# Exercise
Return a copy of each line in the listing that includes the word "signal".

# Input data
--- START ---
--- src/hw/rtl/cfsr_pkg.sv ---
// Shared constants, types and functions of the framed serial receiver.
package cfsr_pkg;

    // Saturation limit of the data byte count and position.
    localparam int COUNT_MAX = 255;

    // The stored byte count runs up to COUNT_MAX plus the five framing bytes.
    localparam int CNT_W     = $clog2(COUNT_MAX + 6);
    localparam int CLAMP_LIM = (COUNT_MAX < 255) ? COUNT_MAX : 255;

    localparam logic [CNT_W-1:0] CNT_TOP = CNT_W'(COUNT_MAX + 5);
    localparam logic [CNT_W-1:0] CNT_HDR = CNT_W'(5);

    // Framing characters.
    localparam logic [7:0] START_CHAR = 8'h3A;
    localparam logic [7:0] CR_CHAR    = 8'h0D;
    localparam logic [7:0] LF_CHAR    = 8'h0A;

    // CRC-16/ARC polynomial 0x8005 in reflected form.
    localparam logic [15:0] POLY_REFL = 16'hA001;

    // Result kinds.
    typedef enum logic [1:0] {
        KIND_DATA    = 2'd0,
        KIND_GOOD    = 2'd1,
        KIND_CRC_ERR = 2'd2,
        KIND_SHORT   = 2'd3
    } kind_t;

    // One result as it travels from the frame core to the output register.
    typedef struct packed {
        kind_t       kind;
        logic [7:0]  payload_byte;
        logic [7:0]  payload_position;
        logic [7:0]  device_id;
        logic [7:0]  function_code;
        logic [7:0]  payload_count;
        logic [15:0] computed_check;
        logic [15:0] received_check;
    } result_t;

    // Byte-wide CRC-16/ARC update, LSB first.
    function automatic logic [15:0] crc_byte(input logic [15:0] crc, input logic [7:0] b);
        logic [15:0] c;
        c = crc ^ {8'h00, b};
        for (int i = 0; i < 8; i++) begin
            c = c[0] ? ((c >> 1) ^ POLY_REFL) : (c >> 1);
        end
        return c;
    endfunction

    // Saturate a count at the limit and at eight bits.
    function automatic logic [7:0] clamp8(input logic [CNT_W-1:0] v);
        logic [CNT_W-1:0] r;
        r = (v > CNT_W'(CLAMP_LIM)) ? CNT_W'(CLAMP_LIM) : v;
        return 8'(r);
    endfunction

endpackage

--- src/hw/rtl/cfsr_in_stage.sv ---
// Input register of the receiver: holds one accepted byte until the core takes it.
module cfsr_in_stage (
    input  logic       clk,
    input  logic       rst_n,
    input  logic       in_valid,
    output logic       in_stall,
    input  logic [7:0] rx_byte,
    input  logic       advance,
    output logic       byte_valid,
    output logic [7:0] byte_data
);
    import cfsr_pkg::*;

    logic       valid_reg;
    logic [7:0] byte_reg;
    logic       accept;

    // The register is free when empty or when its byte moves on this cycle.
    assign in_stall = valid_reg && !advance;
    assign accept   = in_valid && !in_stall;

    always_ff @(posedge clk or negedge rst_n)
    begin
        if (!rst_n)
        begin
            valid_reg <= 1'b0;
        end
        else if (accept)
        begin
            valid_reg <= 1'b1;
        end
        else if (advance)
        begin
            valid_reg <= 1'b0;
        end
    end

    // Byte payload needs no reset.
    always_ff @(posedge clk)
    begin
        if (accept)
        begin
            byte_reg <= rx_byte;
        end
    end

    assign byte_valid = valid_reg;
    assign byte_data  = byte_reg;

endmodule

--- src/hw/rtl/cfsr_frame_core.sv ---
// Frame parser: framing state, delay line, CRC accumulation and verdicts.
module cfsr_frame_core (
    input  logic              clk,
    input  logic              rst_n,
    input  logic              step,
    input  logic [7:0]        byte_data,
    output logic              res_valid,
    output cfsr_pkg::result_t result
);
    import cfsr_pkg::*;

    logic             in_frame_reg, in_frame_next;
    logic             prev_cr_reg, prev_cr_next;
    logic [7:0]       win0_reg, win0_next;
    logic [7:0]       win1_reg, win1_next;
    logic [7:0]       win2_reg, win2_next;
    logic [CNT_W-1:0] count_reg, count_next;
    logic [7:0]       dev_reg, dev_next;
    logic [7:0]       fn_reg, fn_next;
    logic [15:0]      crc_reg, crc_next;
    logic [15:0]      rx_check;

    // The check bytes sit in the two oldest window slots when LF arrives.
    assign rx_check = {win0_reg, win1_reg};

    // Next state and result for the byte being processed.
    always_comb
    begin
        in_frame_next = in_frame_reg;
        prev_cr_next  = prev_cr_reg;
        win0_next     = win0_reg;
        win1_next     = win1_reg;
        win2_next     = win2_reg;
        count_next    = count_reg;
        dev_next      = dev_reg;
        fn_next       = fn_reg;
        crc_next      = crc_reg;
        res_valid     = 1'b0;
        result        = '0;

        if (step)
        begin
            prev_cr_next = (byte_data == CR_CHAR);
            if (byte_data == START_CHAR)
            begin
                // Start character opens or restarts a frame.
                in_frame_next = 1'b1;
                win0_next     = '0;
                win1_next     = '0;
                win2_next     = '0;
                count_next    = '0;
                dev_next      = '0;
                fn_next       = '0;
                crc_next      = '0;
            end
            else if (in_frame_reg)
            begin
                if ((byte_data == LF_CHAR) && prev_cr_reg)
                begin
                    // End of frame: report the verdict.
                    in_frame_next        = 1'b0;
                    res_valid            = 1'b1;
                    result.device_id     = dev_reg;
                    result.function_code = fn_reg;
                    if (count_reg < CNT_HDR)
                    begin
                        result.kind = KIND_SHORT;
                    end
                    else
                    begin
                        result.kind           = (rx_check == crc_reg) ? KIND_GOOD
                                                                      : KIND_CRC_ERR;
                        result.payload_count  = clamp8(count_reg - CNT_HDR);
                        result.computed_check = crc_reg;
                        result.received_check = rx_check;
                    end
                end
                else
                begin
                    // Release the oldest window byte once it cannot be check or CR.
                    if (count_reg >= CNT_HDR)
                    begin
                        crc_next                = crc_byte(crc_reg, win0_reg);
                        res_valid               = 1'b1;
                        result.kind             = KIND_DATA;
                        result.payload_byte     = win0_reg;
                        result.payload_position = clamp8(count_reg - CNT_HDR);
                        result.device_id        = dev_reg;
                        result.function_code    = fn_reg;
                    end

                    // Capture the address and function bytes.
                    if (count_reg == '0)
                    begin
                        dev_next = byte_data;
                    end
                    else if (count_reg == CNT_W'(1))
                    begin
                        fn_next = byte_data;
                    end

                    win0_next = win1_reg;
                    win1_next = win2_reg;
                    win2_next = byte_data;
                    if (count_reg < CNT_TOP)
                    begin
                        count_next = count_reg + CNT_W'(1);
                    end
                end
            end
        end
    end

    // State registers.
    always_ff @(posedge clk or negedge rst_n)
    begin
        if (!rst_n)
        begin
            in_frame_reg <= 1'b0;
            prev_cr_reg  <= 1'b0;
            win0_reg     <= '0;
            win1_reg     <= '0;
            win2_reg     <= '0;
            count_reg    <= '0;
            dev_reg      <= '0;
            fn_reg       <= '0;
            crc_reg      <= '0;
        end
        else
        begin
            in_frame_reg <= in_frame_next;
            prev_cr_reg  <= prev_cr_next;
            win0_reg     <= win0_next;
            win1_reg     <= win1_next;
            win2_reg     <= win2_next;
            count_reg    <= count_next;
            dev_reg      <= dev_next;
            fn_reg       <= fn_next;
            crc_reg      <= crc_next;
        end
    end

endmodule

--- src/hw/rtl/cfsr_out_stage.sv ---
// Output register of the receiver: holds one result until the consumer takes it.
module cfsr_out_stage (
    input  logic              clk,
    input  logic              rst_n,
    input  logic              res_valid,
    input  cfsr_pkg::result_t result,
    output logic              advance,
    output logic              out_valid,
    input  logic              out_stall,
    output cfsr_pkg::result_t result_out
);
    import cfsr_pkg::*;

    logic    valid_reg;
    result_t result_reg;

    // The pipeline moves whenever the output register is empty or being taken.
    assign advance = !valid_reg || !out_stall;

    always_ff @(posedge clk or negedge rst_n)
    begin
        if (!rst_n)
        begin
            valid_reg <= 1'b0;
        end
        else if (advance)
        begin
            valid_reg <= res_valid;
        end
    end

    // Result payload needs no reset.
    always_ff @(posedge clk)
    begin
        if (advance && res_valid)
        begin
            result_reg <= result;
        end
    end

    assign out_valid  = valid_reg;
    assign result_out = result_reg;

endmodule

--- src/hw/rtl/crc_framed_serial_receiver.sv ---
// Receiver for ASCII-framed messages protected by CRC-16/ARC.
//
// Input channel: one received byte per request on rx_byte, qualified by in_valid
// and held off by in_stall. A ':' opens or restarts a frame, followed by device,
// function, data bytes, check high, check low, CR and LF.
// Output channel: one result per request, qualified by out_valid and held off by
// out_stall. Each data byte is released once three later bytes have arrived;
// an LF after CR yields a verdict (good, CRC mismatch or too short).
// Bytes that do not lead to a result (framing, header, check, stray bytes)
// produce no output request.
// An accepted byte goes from the input register through the combinational
// frame core; its result, if any, is captured in the result register.
// Throughput: one byte per cycle while out_stall is low; the byte-wide CRC update
// and the framing logic between the two registers set that figure.
// Reset clears the framing state and both valid flags; the block then waits for ':'.
// While out_stall holds a result, one more byte is still accepted into the input
// register; after that in_stall rises until the result is taken.
module crc_framed_serial_receiver (
    input  logic        clk,
    input  logic        rst_n,
    input  logic        in_valid,
    output logic        in_stall,
    input  logic [7:0]  rx_byte,
    output logic        out_valid,
    input  logic        out_stall,
    output logic [1:0]  result_kind,
    output logic [7:0]  payload_byte,
    output logic [7:0]  payload_position,
    output logic [7:0]  device_id,
    output logic [7:0]  function_code,
    output logic [7:0]  payload_count,
    output logic [15:0] computed_check,
    output logic [15:0] received_check
);
    import cfsr_pkg::*;

    logic       advance;
    logic       byte_valid;
    logic [7:0] byte_data;
    logic       res_valid;
    result_t    result;
    result_t    result_out;

    // Input register.
    cfsr_in_stage u_in (
        .clk        (clk),
        .rst_n      (rst_n),
        .in_valid   (in_valid),
        .in_stall   (in_stall),
        .rx_byte    (rx_byte),
        .advance    (advance),
        .byte_valid (byte_valid),
        .byte_data  (byte_data)
    );

    // Frame parsing and CRC.
    cfsr_frame_core u_core (
        .clk       (clk),
        .rst_n     (rst_n),
        .step      (byte_valid && advance),
        .byte_data (byte_data),
        .res_valid (res_valid),
        .result    (result)
    );

    // Result register.
    cfsr_out_stage u_out (
        .clk        (clk),
        .rst_n      (rst_n),
        .res_valid  (res_valid),
        .result     (result),
        .advance    (advance),
        .out_valid  (out_valid),
        .out_stall  (out_stall),
        .result_out (result_out)
    );

    assign result_kind      = result_out.kind;
    assign payload_byte     = result_out.payload_byte;
    assign payload_position = result_out.payload_position;
    assign device_id        = result_out.device_id;
    assign function_code    = result_out.function_code;
    assign payload_count    = result_out.payload_count;
    assign computed_check   = result_out.computed_check;
    assign received_check   = result_out.received_check;

endmodule

--- config.mk ---
export PLATFORM = sky130hd
export DESIGN_NAME = crc_framed_serial_receiver
export DESIGN_NICKNAME = d
export VERILOG_FILES = /design/src/hw/rtl/cfsr_pkg.sv /design/src/hw/rtl/cfsr_in_stage.sv /design/src/hw/rtl/cfsr_frame_core.sv /design/src/hw/rtl/cfsr_out_stage.sv /design/src/hw/rtl/crc_framed_serial_receiver.sv
export SDC_FILE = /design/constraint.sdc
export NUM_CORES = 1
export LEC_CHECK = 0
export BUFFER_PORTS_ARGS = -buffer_cell sky130_fd_sc_hd__buf_2
export CAP_MARGIN = 20
export CORE_ASPECT_RATIO = 1.25
export CORE_UTILIZATION = 25
export DETAILED_ROUTE_END_ITERATION = 12
export REMOVE_ABC_BUFFERS = 1
export SYNTH_ARGS = -nofsm -noshare
export SYNTH_HDL_FRONTEND = slang
export SYNTH_SLANG_ARGS = --single-unit
--- constraint.sdc ---
create_clock -name clk -period 3.41 [get_ports clk]
set_input_delay 0.1705 -clock clk [delete_from_list [all_inputs] [get_ports clk]]
set_output_delay 0.1705 -clock clk [all_outputs]
set_load 0.05 [all_outputs]
### Word-level counts from Yosys, hierarchy flattened

Cells that the tools add are included.

* flip-flop bits (word level): 151
* input port bits: 12
* word-level logic and storage cells: 121

* add/subtract/negate cells: 2
* order comparisons: 4
* eq/ne operators: 7
* muxes and demuxes: 50
* bitwise operators: 13
* reductions and logical operators: 25

Operators with widths (count)
* $mux 16: 14
* $mux 8: 19
* $mux 9: 4
* $not 2->3: 8
* $eq 16x16->1: 1
* $eq 8x4->1 const B: 2
* $xor 16x8->16: 1
* $reduce_and 4->1: 3
* $reduce_bool 2->1: 6
* $mux 1: 10
* $reduce_or 5->1: 2
* $add 9x1->9 const B: 1
* $eq 9x1->1 const B: 1
* $ge 9x3->1 const B: 1
* $gt 9x8->1 const B: 1
* $logic_not 9->1: 1
* $lt 9x3->1 const B: 1
* $lt 9x9->1 const B: 1
* $sub 9x3->9 const B: 1
* $eq 8x6->1 const B: 1
* $mux 2: 3
* $logic_and 1x1->1: 5
* $reduce_and 5->1: 1
* $logic_not 1->1: 4
* other kinds (5): 9

### Depth between registers and ports, before layout

* depth after elaboration: 21
* gate-level depth with buffers: 9

### By module

Synthesis repeated with hierarchy kept, for this count alone.

* cell total of the unflattened synthesis: 481
* area, all modules: 6536.3 µm²

By module, submodules not included
* cfsr_frame_core: times used 1, cells an instance 389, area each 3962.6 µm², sequential area each 1676.6 µm²
* cfsr_out_stage: times used 1, cells an instance 78, area each 2269.7 µm², sequential area each 2247.2 µm²
* cfsr_in_stage: times used 1, cells an instance 13, area each 297.8 µm², sequential area each 265.3 µm²
* crc_framed_serial_receiver: times used 1, cells an instance 1, area each 6.3 µm², sequential area each 0.0 µm²

### Worst setup path before layout

Ideal clock, no wire load.

* path type: reg-to-reg
* from: reg u_core.count_reg[8]
* to: reg u_out.result_reg, in the netlist u_out.result_out[0], enable pin
* arrival: 2.417 ns
* required time: 3.010 ns
* setup slack: 0.592 ns
* cell stages (with the launch flop): 8
* period minus slack after synthesis: 2.818 ns
* path through: dfrtp_1 clkbuf_1 nor2_1 nand3_1 a21oi_1 or2_2 a21oi_2 buf_2

* word-level cells in the longest chain between the ends: 7

RTL lines
* start: declaration: RTL line cfsr_frame_core.sv:17 `logic [CNT_W-1:0] count_reg, count_next;`
* start signal: assignment: RTL line cfsr_frame_core.sv:136 `count_reg <= count_next;`
* $ge 9x3->1: RTL line cfsr_frame_core.sv:81 `if (count_reg >= CNT_HDR)`
* $mux 1: RTL line cfsr_frame_core.sv:81
* $mux 1: RTL line cfsr_frame_core.sv:58 `if ((byte_data == LF_CHAR) && prev_cr_reg)`
* $mux 1: RTL line cfsr_frame_core.sv:56 `else if (in_frame_reg)`
* $mux 1: RTL line cfsr_frame_core.sv:44 `if (byte_data == START_CHAR)`
* $mux 1: RTL line cfsr_frame_core.sv:41 `if (step)`
* $logic_and 1x1->1: RTL line cfsr_out_stage.sv:35 `if (advance && res_valid)`
* end signal: assignment: RTL line cfsr_out_stage.sv:37 `result_reg <= result;`
* end: declaration: RTL line cfsr_out_stage.sv:15 `result_t result_reg;`

Every way passes these cells.
A chain may end at the register's enable or synchronous reset.

### Worst setup path in the final report

* from: reg u_core.count_reg[2]
* to: reg u_out.result_reg, in the netlist u_out.result_out[71], enable pin

Same word-level chain as after synthesis.

==> impl_metrics.tcl <==
set metrics [dict create \
    cp.arrival_ps 2620 \
    drive_gt1_frac 0.253 \
    grt_max_degree 56 \
    synth.area.top_cells "edfxtp_1, dfrtp_1, and2_1" \
    powerDensity_mw_per_mm2 629 \
    final_nets 611 \
    cp-start-kind "flip-flop" \
    largest_register_ffs 74 \
    grt_pass1_wl_um 21500 \
    wl_per_cell_um 14.3 \
    die_area_mm2 0.0264 \
    cts.htree.levels 4 \
    ys_ff_latch 151 \
    synth.largest_area_cell "edfxtp_1" \
    postCtsHoldBufs 10 \
    dp_hpwl_um 9660 \
    syn_inst 495 \
    period_needed_ps 2570 \
    synthDominantCellAreaShare 0.383 \
    instances_no_fill 944 \
    async_flop_share 0.457 \
    synth_most_common_cell "edfxtp_1" \
    ant_nets 0 \
    ys_warn_count 0 \
    dr.pass1.iters 5 \
    drt-total-wl_um 13500 \
    cts-root-buf "clkbuf_16" \
    ctsResizeCount 0 \
    synth-edff-count 82 \
    synthFlopType "edfxtp_1" \
    final_hold_viol_count 0 \
    clockBufferDepth 2 \
    dp_cells 900 \
    irDropWorstVdd_uv 272 \
    critPathTopFamily "simple AND/OR/NAND/NOR gates" \
    fin_worst_skew_ps 17.0 \
    fin_area_mm2 0.00794 \
    hold_class "primary input to async pin" \
    grt_usage 0.108 \
    maxSlewViolCount 0 \
    antenna-diode-count 0 \
    post_cts_buffers 0 \
    synthTopCellsByCount "edfxtp_1, dfrtp_1, and2_1, nand2_1, a22o_1" \
    crit_path_end_kind "flip-flop" \
    cts_tree "done" \
    vias 3970 \
    cts.sinks 151 \
    synth_area_mm2 0.00643 \
    syn_area_per_cell_um2 13.0 \
    worst-setup-path-type "flip-flop to flip-flop" \
    cp_slowest_cell "buf_4" \
    place_congestion 0.815 \
    p_leak_nw 3.65 \
    crit_chain "o21ai_1, nand3_1, a21oi_1, or2_2, a21oi_4, buf_4" \
    tightest_slew_ps 678 \
    synth.distinct_cells 47 \
    clk_latency_ps 420 \
    viasPerCell 4.21 \
    place_area_mm2 0.00724 \
    setup_tns_ps 0 \
    rsz0062_at_grt "no" \
    row_count 65 \
    start_util 0.255 \
    worst-path-max-fanout 55 \
    clk_pin_slew_worst_paths_ps 70 \
    placement.io_buffers 87 \
    die_w_um 145 \
    antenna_found_initial 0 \
    coreArea_mm2 0.0252 \
    cts_buffers 17 \
    required_ps 3460 \
    relSlewSlack 0.548 \
    max_freq_mhz 388 \
    status "complete, no violations" \
    grt_pass1_vias 3931 \
    die_h_um 181 \
    ys_seq_area_frac 0.652 \
    pin_count 88 \
    critPathBufInv 1 \
    critPathMaxStageDelay_ps 540 \
    drc_errors 0 \
    drv_cap 0 \
    syn_to_final_growth_pct 23.6 \
    setup_violations 0 \
    drtIter0Drc 262 \
    overflow 0 \
    min_period_over_period 0.755 \
]
[routing by layer]
| layer | GRT usage | share of wire | vias up |
|---|---|---|---|
| li1 | - | - | 1967 |
| met1 | 0.122 | 0.42 | 1914 |
| met2 | 0.194 | 0.54 | 80 |
| met3 | 0.0270 | 0.031 | 9 |
| met4 | 0.0404 | 0.012 | 0 |
| met5 | 0 | 0 | - |
[placed cells by master, fill, tap and decap left out, drive strengths merged, types with 3 or more instances in the layout]
| cell type | netlist | routed |
|---|---|---|
| a21o | 5 | 5 |
| nand3 | 5 | 5 |
| o21ai | 22 | 22 |
| nand2 | 51 | 51 |
| xor2 | 24 | 24 |
| nor3 | 5 | 5 |
| and3 | 9 | 9 |
| nor2 | 16 | 16 |
| mux2 | 12 | 12 |
| clkinvlp | 0 | 4 |
| nor4 | 7 | 7 |
| ha | 3 | 3 |
| buf | 7 | 94 |
| nand4 | 6 | 6 |
| and2 | 53 | 53 |
| xnor2 | 21 | 21 |
| or3 | 3 | 3 |
| dlygate4sd3 | 0 | 11 |
| a22o | 26 | 26 |
| nand2b | 3 | 3 |
| edfxtp | 82 | 82 |
| nor2b | 7 | 7 |
| clkbuf | 16 | 18 |
| a21oi | 22 | 22 |
| inv | 4 | 12 |
| dfrtp | 69 | 69 |
[metrics by stage]
stage	hold WS [ps]	power, mW	utilization	setup slack (ps)
6_report	231	5.00	0.315	835
5_1_grt	273	5.24	0.315	636
4_1_cts	1.16	5.05	0.314	838
3_5_place_dp	349	3.24	0.287	852
3_3_place_gp	350	3.22	0.287	924
2_1_floorplan	-125	3.00	-	-551
[path summary, 6_finish.rpt]
path | startpoint | depth (start not counted) | endpoint | slack, ps
setup reg to reg | u_core.count_reg[2] | 6 | u_out.result_out[71] | 840
hold reg to reg | u_core.fn_reg[1] | 2 | u_core.fn_reg[1] | 470
setup / recovery | u_core.count_reg[2] | 6 | u_out.result_out[71] | 840
max in group asynchronous | rst_n | 4 | u_core.crc_reg[2] | 2290
min in group clk | rx_byte[6] | 2 | u_in.byte_data[6] | 470
hold / removal | rst_n | 2 | u_core.dev_reg[0] | 230
[final cells by class]
| class | instances | area [um2] |
|---|---|---|
| Clock inverter | 14 | 140 |
| Clock buffer | 18 | 429 |
| Multi-Input combinational cell | 317 | 2140 |
| Fill cell | 2554 | 17300 |
| Sequential cell | 151 | 4190 |
| Inverter | 4 | 15.0 |
| Timing Repair Buffer | 105 | 611 |
| Tap cell | 335 | 419 |
[where the power goes]
group	internal [mW]	switching, mW	total (mW)
Sequential	2.11	0.230	2.34
Combinational	0.468	0.394	0.862
Clock	1.03	0.769	1.79
Total	3.60	1.39	5.00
--- END ---
# Solved problem
* start signal: assignment: RTL line cfsr_frame_core.sv:136 `count_reg <= count_next;`
* end signal: assignment: RTL line cfsr_out_stage.sv:37 `result_reg <= result;`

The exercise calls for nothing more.